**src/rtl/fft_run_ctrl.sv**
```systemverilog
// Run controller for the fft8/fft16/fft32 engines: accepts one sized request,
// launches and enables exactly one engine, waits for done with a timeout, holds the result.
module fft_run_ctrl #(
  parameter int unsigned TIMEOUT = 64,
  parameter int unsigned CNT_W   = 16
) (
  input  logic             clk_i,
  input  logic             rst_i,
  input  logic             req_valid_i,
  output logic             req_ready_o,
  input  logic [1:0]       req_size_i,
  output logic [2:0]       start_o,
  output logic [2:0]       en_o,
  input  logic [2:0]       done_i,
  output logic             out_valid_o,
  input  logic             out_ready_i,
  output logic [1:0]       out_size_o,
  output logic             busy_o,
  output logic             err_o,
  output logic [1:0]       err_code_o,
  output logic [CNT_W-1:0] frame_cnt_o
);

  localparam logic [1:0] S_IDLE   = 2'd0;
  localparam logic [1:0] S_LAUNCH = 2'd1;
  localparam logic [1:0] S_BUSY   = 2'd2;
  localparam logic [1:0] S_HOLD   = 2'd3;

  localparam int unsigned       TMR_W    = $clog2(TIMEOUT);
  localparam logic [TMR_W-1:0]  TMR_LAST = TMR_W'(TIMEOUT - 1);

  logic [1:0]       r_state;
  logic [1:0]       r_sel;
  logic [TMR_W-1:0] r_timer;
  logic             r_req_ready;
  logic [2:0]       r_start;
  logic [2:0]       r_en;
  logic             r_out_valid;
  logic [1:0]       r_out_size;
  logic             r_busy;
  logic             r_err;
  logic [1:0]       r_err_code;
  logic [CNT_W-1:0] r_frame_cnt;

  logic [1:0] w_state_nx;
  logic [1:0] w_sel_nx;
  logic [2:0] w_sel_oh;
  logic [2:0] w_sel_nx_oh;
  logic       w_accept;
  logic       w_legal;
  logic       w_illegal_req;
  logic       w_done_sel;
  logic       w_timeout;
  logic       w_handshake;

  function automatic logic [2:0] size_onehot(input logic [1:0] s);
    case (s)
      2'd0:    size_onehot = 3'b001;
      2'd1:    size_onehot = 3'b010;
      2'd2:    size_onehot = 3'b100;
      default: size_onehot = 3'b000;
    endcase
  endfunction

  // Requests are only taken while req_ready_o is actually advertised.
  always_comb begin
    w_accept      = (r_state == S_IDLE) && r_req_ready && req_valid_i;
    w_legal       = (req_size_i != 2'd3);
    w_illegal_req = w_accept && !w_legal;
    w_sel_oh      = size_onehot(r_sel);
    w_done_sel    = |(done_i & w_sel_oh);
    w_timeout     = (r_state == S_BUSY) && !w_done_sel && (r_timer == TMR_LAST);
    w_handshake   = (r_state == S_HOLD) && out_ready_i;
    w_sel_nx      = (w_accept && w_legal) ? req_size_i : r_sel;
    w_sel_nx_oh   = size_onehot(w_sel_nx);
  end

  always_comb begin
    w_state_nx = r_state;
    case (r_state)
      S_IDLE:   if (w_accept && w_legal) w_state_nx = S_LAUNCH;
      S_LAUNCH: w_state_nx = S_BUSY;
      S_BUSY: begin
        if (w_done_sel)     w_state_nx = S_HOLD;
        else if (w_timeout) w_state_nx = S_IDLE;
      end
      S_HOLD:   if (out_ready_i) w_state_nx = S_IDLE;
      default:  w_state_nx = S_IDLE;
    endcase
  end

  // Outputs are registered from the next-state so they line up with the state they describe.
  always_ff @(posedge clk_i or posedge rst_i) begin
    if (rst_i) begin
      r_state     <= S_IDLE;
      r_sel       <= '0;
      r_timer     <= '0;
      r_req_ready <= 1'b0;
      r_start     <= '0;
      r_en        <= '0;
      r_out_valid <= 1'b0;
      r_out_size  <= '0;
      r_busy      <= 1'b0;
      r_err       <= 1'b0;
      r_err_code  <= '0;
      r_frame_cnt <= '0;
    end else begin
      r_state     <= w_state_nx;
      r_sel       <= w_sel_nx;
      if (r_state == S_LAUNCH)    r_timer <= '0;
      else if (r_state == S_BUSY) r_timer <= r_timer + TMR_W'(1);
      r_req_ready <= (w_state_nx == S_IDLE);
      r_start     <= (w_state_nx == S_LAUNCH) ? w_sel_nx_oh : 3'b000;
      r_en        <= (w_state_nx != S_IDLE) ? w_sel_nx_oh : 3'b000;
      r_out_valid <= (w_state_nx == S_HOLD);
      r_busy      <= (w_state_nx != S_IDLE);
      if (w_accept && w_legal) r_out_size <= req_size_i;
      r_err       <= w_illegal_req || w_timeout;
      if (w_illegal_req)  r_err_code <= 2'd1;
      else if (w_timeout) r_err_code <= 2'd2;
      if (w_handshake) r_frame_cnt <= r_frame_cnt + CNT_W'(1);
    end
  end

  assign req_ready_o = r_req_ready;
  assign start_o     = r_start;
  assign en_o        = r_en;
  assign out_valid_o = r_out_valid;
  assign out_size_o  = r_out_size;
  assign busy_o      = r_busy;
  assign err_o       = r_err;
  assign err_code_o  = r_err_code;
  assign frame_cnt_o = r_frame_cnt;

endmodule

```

# WORK INSTRUCTIONS
Set down the whole of the material, exactly.

# SOLUTION FOR THIS EXERCISE
**src/rtl/fft_run_ctrl.sv**
```systemverilog
// Run controller for the fft8/fft16/fft32 engines: accepts one sized request,
// launches and enables exactly one engine, waits for done with a timeout, holds the result.
module fft_run_ctrl #(
  parameter int unsigned TIMEOUT = 64,
  parameter int unsigned CNT_W   = 16
) (
  input  logic             clk_i,
  input  logic             rst_i,
  input  logic             req_valid_i,
  output logic             req_ready_o,
  input  logic [1:0]       req_size_i,
  output logic [2:0]       start_o,
  output logic [2:0]       en_o,
  input  logic [2:0]       done_i,
  output logic             out_valid_o,
  input  logic             out_ready_i,
  output logic [1:0]       out_size_o,
  output logic             busy_o,
  output logic             err_o,
  output logic [1:0]       err_code_o,
  output logic [CNT_W-1:0] frame_cnt_o
);

  localparam logic [1:0] S_IDLE   = 2'd0;
  localparam logic [1:0] S_LAUNCH = 2'd1;
  localparam logic [1:0] S_BUSY   = 2'd2;
  localparam logic [1:0] S_HOLD   = 2'd3;

  localparam int unsigned       TMR_W    = $clog2(TIMEOUT);
  localparam logic [TMR_W-1:0]  TMR_LAST = TMR_W'(TIMEOUT - 1);

  logic [1:0]       r_state;
  logic [1:0]       r_sel;
  logic [TMR_W-1:0] r_timer;
  logic             r_req_ready;
  logic [2:0]       r_start;
  logic [2:0]       r_en;
  logic             r_out_valid;
  logic [1:0]       r_out_size;
  logic             r_busy;
  logic             r_err;
  logic [1:0]       r_err_code;
  logic [CNT_W-1:0] r_frame_cnt;

  logic [1:0] w_state_nx;
  logic [1:0] w_sel_nx;
  logic [2:0] w_sel_oh;
  logic [2:0] w_sel_nx_oh;
  logic       w_accept;
  logic       w_legal;
  logic       w_illegal_req;
  logic       w_done_sel;
  logic       w_timeout;
  logic       w_handshake;

  function automatic logic [2:0] size_onehot(input logic [1:0] s);
    case (s)
      2'd0:    size_onehot = 3'b001;
      2'd1:    size_onehot = 3'b010;
      2'd2:    size_onehot = 3'b100;
      default: size_onehot = 3'b000;
    endcase
  endfunction

  // Requests are only taken while req_ready_o is actually advertised.
  always_comb begin
    w_accept      = (r_state == S_IDLE) && r_req_ready && req_valid_i;
    w_legal       = (req_size_i != 2'd3);
    w_illegal_req = w_accept && !w_legal;
    w_sel_oh      = size_onehot(r_sel);
    w_done_sel    = |(done_i & w_sel_oh);
    w_timeout     = (r_state == S_BUSY) && !w_done_sel && (r_timer == TMR_LAST);
    w_handshake   = (r_state == S_HOLD) && out_ready_i;
    w_sel_nx      = (w_accept && w_legal) ? req_size_i : r_sel;
    w_sel_nx_oh   = size_onehot(w_sel_nx);
  end

  always_comb begin
    w_state_nx = r_state;
    case (r_state)
      S_IDLE:   if (w_accept && w_legal) w_state_nx = S_LAUNCH;
      S_LAUNCH: w_state_nx = S_BUSY;
      S_BUSY: begin
        if (w_done_sel)     w_state_nx = S_HOLD;
        else if (w_timeout) w_state_nx = S_IDLE;
      end
      S_HOLD:   if (out_ready_i) w_state_nx = S_IDLE;
      default:  w_state_nx = S_IDLE;
    endcase
  end

  // Outputs are registered from the next-state so they line up with the state they describe.
  always_ff @(posedge clk_i or posedge rst_i) begin
    if (rst_i) begin
      r_state     <= S_IDLE;
      r_sel       <= '0;
      r_timer     <= '0;
      r_req_ready <= 1'b0;
      r_start     <= '0;
      r_en        <= '0;
      r_out_valid <= 1'b0;
      r_out_size  <= '0;
      r_busy      <= 1'b0;
      r_err       <= 1'b0;
      r_err_code  <= '0;
      r_frame_cnt <= '0;
    end else begin
      r_state     <= w_state_nx;
      r_sel       <= w_sel_nx;
      if (r_state == S_LAUNCH)    r_timer <= '0;
      else if (r_state == S_BUSY) r_timer <= r_timer + TMR_W'(1);
      r_req_ready <= (w_state_nx == S_IDLE);
      r_start     <= (w_state_nx == S_LAUNCH) ? w_sel_nx_oh : 3'b000;
      r_en        <= (w_state_nx != S_IDLE) ? w_sel_nx_oh : 3'b000;
      r_out_valid <= (w_state_nx == S_HOLD);
      r_busy      <= (w_state_nx != S_IDLE);
      if (w_accept && w_legal) r_out_size <= req_size_i;
      r_err       <= w_illegal_req || w_timeout;
      if (w_illegal_req)  r_err_code <= 2'd1;
      else if (w_timeout) r_err_code <= 2'd2;
      if (w_handshake) r_frame_cnt <= r_frame_cnt + CNT_W'(1);
    end
  end

  assign req_ready_o = r_req_ready;
  assign start_o     = r_start;
  assign en_o        = r_en;
  assign out_valid_o = r_out_valid;
  assign out_size_o  = r_out_size;
  assign busy_o      = r_busy;
  assign err_o       = r_err;
  assign err_code_o  = r_err_code;
  assign frame_cnt_o = r_frame_cnt;

endmodule

```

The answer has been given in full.